## [Required action]
Since only part of the material below is wanted, output exactly the lines from the one with "area share, %" up to and including the one with "set_input_delay 0.08 -clock".

*** Data for this exercise Section Begins ***

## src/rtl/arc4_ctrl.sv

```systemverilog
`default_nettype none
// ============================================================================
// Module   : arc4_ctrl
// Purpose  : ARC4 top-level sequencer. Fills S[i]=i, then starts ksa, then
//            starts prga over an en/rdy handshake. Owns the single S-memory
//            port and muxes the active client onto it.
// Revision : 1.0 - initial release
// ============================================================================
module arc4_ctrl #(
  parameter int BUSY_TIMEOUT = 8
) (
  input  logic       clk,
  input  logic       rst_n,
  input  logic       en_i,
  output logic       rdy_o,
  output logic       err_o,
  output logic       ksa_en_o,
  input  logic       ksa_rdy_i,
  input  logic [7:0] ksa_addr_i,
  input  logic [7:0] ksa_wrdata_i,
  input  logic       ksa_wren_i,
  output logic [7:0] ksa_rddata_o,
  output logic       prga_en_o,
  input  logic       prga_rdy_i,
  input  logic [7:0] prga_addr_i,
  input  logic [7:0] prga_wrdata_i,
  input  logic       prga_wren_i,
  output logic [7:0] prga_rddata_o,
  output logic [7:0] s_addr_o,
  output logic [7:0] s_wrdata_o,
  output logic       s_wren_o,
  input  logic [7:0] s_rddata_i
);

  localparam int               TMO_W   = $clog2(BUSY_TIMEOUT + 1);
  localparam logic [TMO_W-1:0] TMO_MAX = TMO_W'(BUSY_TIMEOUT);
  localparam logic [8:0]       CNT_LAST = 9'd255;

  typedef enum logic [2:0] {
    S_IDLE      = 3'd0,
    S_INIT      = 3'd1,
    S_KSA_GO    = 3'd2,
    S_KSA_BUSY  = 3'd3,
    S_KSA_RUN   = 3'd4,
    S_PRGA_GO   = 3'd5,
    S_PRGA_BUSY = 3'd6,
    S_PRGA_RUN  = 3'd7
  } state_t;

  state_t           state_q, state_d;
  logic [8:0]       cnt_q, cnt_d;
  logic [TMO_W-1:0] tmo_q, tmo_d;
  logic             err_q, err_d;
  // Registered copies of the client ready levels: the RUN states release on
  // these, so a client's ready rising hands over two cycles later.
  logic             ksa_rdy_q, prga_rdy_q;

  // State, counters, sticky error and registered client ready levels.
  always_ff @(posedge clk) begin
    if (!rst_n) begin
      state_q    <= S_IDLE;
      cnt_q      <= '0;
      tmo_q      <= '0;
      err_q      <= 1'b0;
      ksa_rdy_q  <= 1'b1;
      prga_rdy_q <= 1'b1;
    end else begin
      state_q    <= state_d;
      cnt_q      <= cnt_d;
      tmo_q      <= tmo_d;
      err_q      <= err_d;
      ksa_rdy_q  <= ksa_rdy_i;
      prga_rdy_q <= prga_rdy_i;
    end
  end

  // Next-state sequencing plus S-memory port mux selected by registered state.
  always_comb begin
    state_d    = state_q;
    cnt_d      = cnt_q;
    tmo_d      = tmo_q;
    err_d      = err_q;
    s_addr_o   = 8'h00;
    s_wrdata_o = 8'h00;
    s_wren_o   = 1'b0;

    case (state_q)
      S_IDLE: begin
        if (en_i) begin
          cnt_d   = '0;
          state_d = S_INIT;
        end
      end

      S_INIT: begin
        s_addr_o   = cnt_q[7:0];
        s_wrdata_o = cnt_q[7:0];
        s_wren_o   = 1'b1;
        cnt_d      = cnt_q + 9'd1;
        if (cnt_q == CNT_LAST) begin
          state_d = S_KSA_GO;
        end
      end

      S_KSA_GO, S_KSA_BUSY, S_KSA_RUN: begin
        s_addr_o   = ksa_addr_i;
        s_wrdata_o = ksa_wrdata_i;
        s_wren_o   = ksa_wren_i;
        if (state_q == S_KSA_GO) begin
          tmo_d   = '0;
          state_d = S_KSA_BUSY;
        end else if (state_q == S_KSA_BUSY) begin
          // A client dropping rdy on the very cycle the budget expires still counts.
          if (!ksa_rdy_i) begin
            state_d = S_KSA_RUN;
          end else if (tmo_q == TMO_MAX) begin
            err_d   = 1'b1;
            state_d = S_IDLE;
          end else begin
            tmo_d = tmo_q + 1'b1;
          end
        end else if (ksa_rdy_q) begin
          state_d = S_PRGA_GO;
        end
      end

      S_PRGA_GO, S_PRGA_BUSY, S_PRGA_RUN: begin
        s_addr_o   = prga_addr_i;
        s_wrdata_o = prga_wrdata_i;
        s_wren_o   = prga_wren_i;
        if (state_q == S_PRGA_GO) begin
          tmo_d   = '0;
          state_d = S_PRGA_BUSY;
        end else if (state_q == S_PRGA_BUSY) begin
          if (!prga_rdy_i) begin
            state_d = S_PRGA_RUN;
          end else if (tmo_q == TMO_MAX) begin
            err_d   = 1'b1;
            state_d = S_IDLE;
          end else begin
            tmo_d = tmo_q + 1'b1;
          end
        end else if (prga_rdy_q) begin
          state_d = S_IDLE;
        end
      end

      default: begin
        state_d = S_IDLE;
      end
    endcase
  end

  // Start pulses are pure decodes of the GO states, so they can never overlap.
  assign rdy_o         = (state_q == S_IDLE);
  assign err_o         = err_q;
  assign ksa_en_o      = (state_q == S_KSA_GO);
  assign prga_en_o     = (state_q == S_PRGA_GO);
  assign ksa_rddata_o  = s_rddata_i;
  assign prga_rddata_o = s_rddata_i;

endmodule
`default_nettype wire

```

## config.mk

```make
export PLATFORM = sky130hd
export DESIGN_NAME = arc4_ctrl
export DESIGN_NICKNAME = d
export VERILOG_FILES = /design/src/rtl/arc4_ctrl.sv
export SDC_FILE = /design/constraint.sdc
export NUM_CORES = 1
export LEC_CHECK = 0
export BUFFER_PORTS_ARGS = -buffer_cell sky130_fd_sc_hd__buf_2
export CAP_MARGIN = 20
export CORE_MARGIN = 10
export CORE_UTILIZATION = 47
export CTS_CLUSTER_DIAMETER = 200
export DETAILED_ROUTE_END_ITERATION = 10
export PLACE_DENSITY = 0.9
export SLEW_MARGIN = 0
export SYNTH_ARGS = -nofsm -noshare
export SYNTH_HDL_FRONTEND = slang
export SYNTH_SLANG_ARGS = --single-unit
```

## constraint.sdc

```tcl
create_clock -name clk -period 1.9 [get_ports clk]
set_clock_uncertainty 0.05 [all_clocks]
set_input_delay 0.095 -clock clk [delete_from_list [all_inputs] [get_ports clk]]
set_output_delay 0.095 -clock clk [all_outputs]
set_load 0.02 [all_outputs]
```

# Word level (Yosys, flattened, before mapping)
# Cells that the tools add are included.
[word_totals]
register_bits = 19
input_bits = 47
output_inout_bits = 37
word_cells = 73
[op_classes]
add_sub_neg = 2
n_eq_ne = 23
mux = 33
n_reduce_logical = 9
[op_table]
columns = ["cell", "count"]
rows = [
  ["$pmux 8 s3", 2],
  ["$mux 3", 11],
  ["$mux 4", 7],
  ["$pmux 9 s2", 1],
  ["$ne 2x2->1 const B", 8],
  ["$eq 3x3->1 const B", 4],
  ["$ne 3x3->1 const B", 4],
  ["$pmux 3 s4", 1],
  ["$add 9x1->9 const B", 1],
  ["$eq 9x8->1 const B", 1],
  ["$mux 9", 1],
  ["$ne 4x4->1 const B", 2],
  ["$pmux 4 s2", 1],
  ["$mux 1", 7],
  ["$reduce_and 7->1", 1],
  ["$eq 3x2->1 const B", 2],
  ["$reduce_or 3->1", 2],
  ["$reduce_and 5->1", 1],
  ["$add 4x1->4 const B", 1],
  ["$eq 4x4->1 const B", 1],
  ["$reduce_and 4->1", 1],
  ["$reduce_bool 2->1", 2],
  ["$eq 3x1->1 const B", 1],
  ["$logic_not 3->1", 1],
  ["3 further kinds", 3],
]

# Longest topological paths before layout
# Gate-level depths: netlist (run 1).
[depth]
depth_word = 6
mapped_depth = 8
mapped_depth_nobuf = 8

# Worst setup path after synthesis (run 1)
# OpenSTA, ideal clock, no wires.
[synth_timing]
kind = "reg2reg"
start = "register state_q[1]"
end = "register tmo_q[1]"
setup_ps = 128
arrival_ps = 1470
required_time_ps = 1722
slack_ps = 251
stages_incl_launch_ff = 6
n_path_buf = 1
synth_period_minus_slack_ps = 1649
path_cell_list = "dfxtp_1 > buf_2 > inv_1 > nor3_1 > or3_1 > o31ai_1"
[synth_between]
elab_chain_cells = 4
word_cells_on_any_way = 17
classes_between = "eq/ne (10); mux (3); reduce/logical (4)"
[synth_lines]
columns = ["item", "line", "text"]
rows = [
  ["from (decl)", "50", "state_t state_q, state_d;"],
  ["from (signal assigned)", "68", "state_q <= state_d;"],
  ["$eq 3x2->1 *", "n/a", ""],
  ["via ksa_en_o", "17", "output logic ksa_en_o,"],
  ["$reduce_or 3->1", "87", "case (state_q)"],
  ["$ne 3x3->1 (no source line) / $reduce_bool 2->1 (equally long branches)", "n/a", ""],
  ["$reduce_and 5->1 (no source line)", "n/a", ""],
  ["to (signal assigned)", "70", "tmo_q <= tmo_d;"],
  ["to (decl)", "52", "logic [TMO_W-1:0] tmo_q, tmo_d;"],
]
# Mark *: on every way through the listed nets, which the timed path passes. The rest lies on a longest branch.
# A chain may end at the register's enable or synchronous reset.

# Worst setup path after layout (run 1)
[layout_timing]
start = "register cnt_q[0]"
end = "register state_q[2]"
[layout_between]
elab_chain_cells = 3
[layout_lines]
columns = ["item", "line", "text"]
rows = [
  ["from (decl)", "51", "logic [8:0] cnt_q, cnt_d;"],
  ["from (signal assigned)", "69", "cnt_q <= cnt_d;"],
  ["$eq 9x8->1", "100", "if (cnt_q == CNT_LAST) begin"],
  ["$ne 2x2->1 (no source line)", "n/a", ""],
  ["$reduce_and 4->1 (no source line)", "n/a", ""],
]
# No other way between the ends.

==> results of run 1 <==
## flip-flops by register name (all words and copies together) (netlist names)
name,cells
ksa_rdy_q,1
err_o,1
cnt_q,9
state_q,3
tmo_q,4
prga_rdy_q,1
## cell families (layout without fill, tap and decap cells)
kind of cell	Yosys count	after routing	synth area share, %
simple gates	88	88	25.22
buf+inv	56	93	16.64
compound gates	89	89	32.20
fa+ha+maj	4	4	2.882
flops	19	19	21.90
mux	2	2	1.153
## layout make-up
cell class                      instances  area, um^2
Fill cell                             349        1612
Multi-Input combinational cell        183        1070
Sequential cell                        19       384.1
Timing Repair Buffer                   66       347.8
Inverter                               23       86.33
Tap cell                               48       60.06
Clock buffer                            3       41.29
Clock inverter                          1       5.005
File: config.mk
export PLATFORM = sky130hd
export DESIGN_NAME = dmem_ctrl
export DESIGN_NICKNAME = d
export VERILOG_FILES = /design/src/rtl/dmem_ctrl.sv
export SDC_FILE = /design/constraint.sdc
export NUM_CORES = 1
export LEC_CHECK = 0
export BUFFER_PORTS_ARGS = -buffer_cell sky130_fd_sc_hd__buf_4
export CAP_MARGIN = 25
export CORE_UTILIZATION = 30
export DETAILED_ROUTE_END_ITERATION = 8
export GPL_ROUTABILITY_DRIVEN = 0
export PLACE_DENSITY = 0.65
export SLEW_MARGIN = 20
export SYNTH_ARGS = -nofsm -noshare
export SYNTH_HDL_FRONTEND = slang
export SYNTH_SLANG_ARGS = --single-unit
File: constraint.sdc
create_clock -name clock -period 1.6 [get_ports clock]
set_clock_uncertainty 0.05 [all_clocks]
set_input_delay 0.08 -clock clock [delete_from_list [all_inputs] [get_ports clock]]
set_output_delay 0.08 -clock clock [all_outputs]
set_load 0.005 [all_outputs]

*** Data for this exercise Section Ends ***

## [Exercise solution]
kind of cell	Yosys count	after routing	synth area share, %
simple gates	88	88	25.22
buf+inv	56	93	16.64
compound gates	89	89	32.20
fa+ha+maj	4	4	2.882
flops	19	19	21.90
mux	2	2	1.153
## layout make-up
cell class                      instances  area, um^2
Fill cell                             349        1612
Multi-Input combinational cell        183        1070
Sequential cell                        19       384.1
Timing Repair Buffer                   66       347.8
Inverter                               23       86.33
Tap cell                               48       60.06
Clock buffer                            3       41.29
Clock inverter                          1       5.005
File: config.mk
export PLATFORM = sky130hd
export DESIGN_NAME = dmem_ctrl
export DESIGN_NICKNAME = d
export VERILOG_FILES = /design/src/rtl/dmem_ctrl.sv
export SDC_FILE = /design/constraint.sdc
export NUM_CORES = 1
export LEC_CHECK = 0
export BUFFER_PORTS_ARGS = -buffer_cell sky130_fd_sc_hd__buf_4
export CAP_MARGIN = 25
export CORE_UTILIZATION = 30
export DETAILED_ROUTE_END_ITERATION = 8
export GPL_ROUTABILITY_DRIVEN = 0
export PLACE_DENSITY = 0.65
export SLEW_MARGIN = 20
export SYNTH_ARGS = -nofsm -noshare
export SYNTH_HDL_FRONTEND = slang
export SYNTH_SLANG_ARGS = --single-unit
File: constraint.sdc
create_clock -name clock -period 1.6 [get_ports clock]
set_clock_uncertainty 0.05 [all_clocks]
set_input_delay 0.08 -clock clock [delete_from_list [all_inputs] [get_ports clock]]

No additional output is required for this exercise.